··· Data to use
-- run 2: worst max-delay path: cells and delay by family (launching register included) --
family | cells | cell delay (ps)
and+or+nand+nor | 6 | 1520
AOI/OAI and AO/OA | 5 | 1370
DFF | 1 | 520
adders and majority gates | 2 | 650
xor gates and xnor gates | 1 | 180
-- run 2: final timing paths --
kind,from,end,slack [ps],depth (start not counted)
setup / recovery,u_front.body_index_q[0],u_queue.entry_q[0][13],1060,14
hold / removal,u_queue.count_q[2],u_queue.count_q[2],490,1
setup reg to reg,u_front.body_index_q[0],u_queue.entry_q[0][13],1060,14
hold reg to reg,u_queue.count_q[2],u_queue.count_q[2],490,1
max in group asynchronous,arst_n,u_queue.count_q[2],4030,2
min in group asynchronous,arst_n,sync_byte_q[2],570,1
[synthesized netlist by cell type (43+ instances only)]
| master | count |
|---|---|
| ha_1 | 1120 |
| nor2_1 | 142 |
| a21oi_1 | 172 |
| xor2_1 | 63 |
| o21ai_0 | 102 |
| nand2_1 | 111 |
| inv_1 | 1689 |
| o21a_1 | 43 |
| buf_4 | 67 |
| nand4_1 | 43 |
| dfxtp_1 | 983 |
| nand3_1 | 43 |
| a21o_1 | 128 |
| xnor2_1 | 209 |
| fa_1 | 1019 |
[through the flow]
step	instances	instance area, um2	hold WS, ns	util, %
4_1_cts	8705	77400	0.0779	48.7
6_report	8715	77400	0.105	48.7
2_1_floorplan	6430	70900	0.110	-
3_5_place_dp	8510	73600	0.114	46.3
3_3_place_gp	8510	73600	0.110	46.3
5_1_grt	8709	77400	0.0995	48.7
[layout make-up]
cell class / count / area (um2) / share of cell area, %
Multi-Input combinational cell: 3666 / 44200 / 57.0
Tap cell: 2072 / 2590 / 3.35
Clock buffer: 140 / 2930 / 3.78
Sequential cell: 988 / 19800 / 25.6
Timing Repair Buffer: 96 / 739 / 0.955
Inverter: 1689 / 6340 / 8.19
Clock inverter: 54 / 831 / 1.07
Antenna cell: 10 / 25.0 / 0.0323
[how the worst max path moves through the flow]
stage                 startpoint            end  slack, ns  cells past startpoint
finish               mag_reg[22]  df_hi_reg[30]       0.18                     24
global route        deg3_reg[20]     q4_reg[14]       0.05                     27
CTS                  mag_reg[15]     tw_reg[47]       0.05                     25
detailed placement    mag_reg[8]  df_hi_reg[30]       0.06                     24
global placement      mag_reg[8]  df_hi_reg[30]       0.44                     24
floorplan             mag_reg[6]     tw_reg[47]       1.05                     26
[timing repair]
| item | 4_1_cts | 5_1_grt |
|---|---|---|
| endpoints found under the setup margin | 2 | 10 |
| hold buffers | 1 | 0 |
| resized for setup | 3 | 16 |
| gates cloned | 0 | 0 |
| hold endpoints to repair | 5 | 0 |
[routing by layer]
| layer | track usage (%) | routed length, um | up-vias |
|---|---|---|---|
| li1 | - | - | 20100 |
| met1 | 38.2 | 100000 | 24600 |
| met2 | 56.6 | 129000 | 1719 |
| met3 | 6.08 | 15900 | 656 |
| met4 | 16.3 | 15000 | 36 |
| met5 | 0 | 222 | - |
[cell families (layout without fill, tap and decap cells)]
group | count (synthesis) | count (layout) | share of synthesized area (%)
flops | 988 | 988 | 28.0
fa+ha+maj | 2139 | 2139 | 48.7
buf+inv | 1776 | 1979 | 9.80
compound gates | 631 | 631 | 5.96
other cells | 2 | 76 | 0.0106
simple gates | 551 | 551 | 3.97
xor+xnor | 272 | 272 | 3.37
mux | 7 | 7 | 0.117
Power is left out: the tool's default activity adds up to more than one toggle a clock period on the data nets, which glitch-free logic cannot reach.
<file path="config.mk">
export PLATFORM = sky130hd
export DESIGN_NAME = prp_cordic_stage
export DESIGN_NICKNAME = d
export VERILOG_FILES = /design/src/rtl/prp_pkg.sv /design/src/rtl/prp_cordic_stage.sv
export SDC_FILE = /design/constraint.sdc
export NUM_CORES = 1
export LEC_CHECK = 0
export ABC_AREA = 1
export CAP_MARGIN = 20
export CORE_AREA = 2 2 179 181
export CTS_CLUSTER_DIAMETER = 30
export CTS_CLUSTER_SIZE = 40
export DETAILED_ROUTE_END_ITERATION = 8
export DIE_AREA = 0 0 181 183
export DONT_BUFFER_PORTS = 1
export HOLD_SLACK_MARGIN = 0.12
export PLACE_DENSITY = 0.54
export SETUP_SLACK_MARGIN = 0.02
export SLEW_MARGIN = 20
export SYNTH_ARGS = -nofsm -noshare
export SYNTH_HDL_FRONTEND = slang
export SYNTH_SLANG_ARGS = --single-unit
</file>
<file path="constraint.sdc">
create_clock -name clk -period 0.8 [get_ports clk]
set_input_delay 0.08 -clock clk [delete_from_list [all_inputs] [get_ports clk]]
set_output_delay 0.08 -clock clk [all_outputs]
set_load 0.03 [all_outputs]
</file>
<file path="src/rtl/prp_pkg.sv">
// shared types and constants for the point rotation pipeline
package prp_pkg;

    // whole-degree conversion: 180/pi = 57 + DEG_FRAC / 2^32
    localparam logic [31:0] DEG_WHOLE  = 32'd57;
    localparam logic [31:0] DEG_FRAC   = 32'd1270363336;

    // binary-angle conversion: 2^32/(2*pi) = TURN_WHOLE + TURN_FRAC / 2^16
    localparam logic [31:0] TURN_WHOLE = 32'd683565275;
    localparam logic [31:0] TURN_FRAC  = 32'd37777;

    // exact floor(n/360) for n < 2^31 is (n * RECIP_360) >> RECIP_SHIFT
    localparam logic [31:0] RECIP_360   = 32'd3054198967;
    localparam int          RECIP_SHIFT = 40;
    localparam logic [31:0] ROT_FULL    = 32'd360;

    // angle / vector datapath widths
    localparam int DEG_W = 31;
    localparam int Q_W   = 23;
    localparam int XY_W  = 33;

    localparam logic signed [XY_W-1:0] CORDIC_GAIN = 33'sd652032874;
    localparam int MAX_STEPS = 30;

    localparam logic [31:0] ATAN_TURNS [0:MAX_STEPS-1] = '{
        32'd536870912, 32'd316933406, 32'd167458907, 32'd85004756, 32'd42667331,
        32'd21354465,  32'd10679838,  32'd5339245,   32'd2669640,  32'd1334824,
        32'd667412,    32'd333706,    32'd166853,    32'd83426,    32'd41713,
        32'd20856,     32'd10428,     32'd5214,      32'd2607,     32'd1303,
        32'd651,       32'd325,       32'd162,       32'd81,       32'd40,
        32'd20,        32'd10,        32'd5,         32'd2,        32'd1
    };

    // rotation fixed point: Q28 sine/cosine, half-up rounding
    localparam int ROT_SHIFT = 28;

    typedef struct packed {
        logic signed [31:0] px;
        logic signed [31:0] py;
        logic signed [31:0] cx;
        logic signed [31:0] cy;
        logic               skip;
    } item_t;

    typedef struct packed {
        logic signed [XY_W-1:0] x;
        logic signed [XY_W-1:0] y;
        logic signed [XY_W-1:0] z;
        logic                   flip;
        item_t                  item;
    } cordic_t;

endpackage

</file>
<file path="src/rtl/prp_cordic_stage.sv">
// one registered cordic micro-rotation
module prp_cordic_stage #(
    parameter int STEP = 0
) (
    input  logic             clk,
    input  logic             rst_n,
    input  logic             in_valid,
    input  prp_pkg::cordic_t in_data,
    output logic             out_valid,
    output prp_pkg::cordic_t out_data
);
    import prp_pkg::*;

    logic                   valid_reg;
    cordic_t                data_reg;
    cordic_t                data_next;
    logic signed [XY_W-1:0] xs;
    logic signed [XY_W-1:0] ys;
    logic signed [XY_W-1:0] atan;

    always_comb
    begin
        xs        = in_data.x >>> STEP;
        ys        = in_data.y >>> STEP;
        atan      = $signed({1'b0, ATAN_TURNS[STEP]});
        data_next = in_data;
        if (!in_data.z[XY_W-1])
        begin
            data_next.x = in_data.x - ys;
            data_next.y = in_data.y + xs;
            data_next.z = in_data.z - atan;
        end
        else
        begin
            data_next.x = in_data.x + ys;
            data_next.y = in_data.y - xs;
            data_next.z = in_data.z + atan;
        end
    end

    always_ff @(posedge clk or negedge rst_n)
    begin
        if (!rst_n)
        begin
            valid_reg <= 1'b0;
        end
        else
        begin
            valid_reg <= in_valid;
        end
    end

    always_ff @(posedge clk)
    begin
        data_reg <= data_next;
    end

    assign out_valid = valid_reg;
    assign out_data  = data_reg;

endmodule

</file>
······
> [Problem] Find "Antenna cell: 10 / 25.0 / 0.0323" in the entries above and copy that whole line exactly, then each line after it through the line that contains "- | 20100 |".

> [Result below]
Antenna cell: 10 / 25.0 / 0.0323
[how the worst max path moves through the flow]
stage                 startpoint            end  slack, ns  cells past startpoint
finish               mag_reg[22]  df_hi_reg[30]       0.18                     24
global route        deg3_reg[20]     q4_reg[14]       0.05                     27
CTS                  mag_reg[15]     tw_reg[47]       0.05                     25
detailed placement    mag_reg[8]  df_hi_reg[30]       0.06                     24
global placement      mag_reg[8]  df_hi_reg[30]       0.44                     24
floorplan             mag_reg[6]     tw_reg[47]       1.05                     26
[timing repair]
| item | 4_1_cts | 5_1_grt |
|---|---|---|
| endpoints found under the setup margin | 2 | 10 |
| hold buffers | 1 | 0 |
| resized for setup | 3 | 16 |
| gates cloned | 0 | 0 |
| hold endpoints to repair | 5 | 0 |
[routing by layer]
| layer | track usage (%) | routed length, um | up-vias |
|---|---|---|---|
| li1 | - | - | 20100 |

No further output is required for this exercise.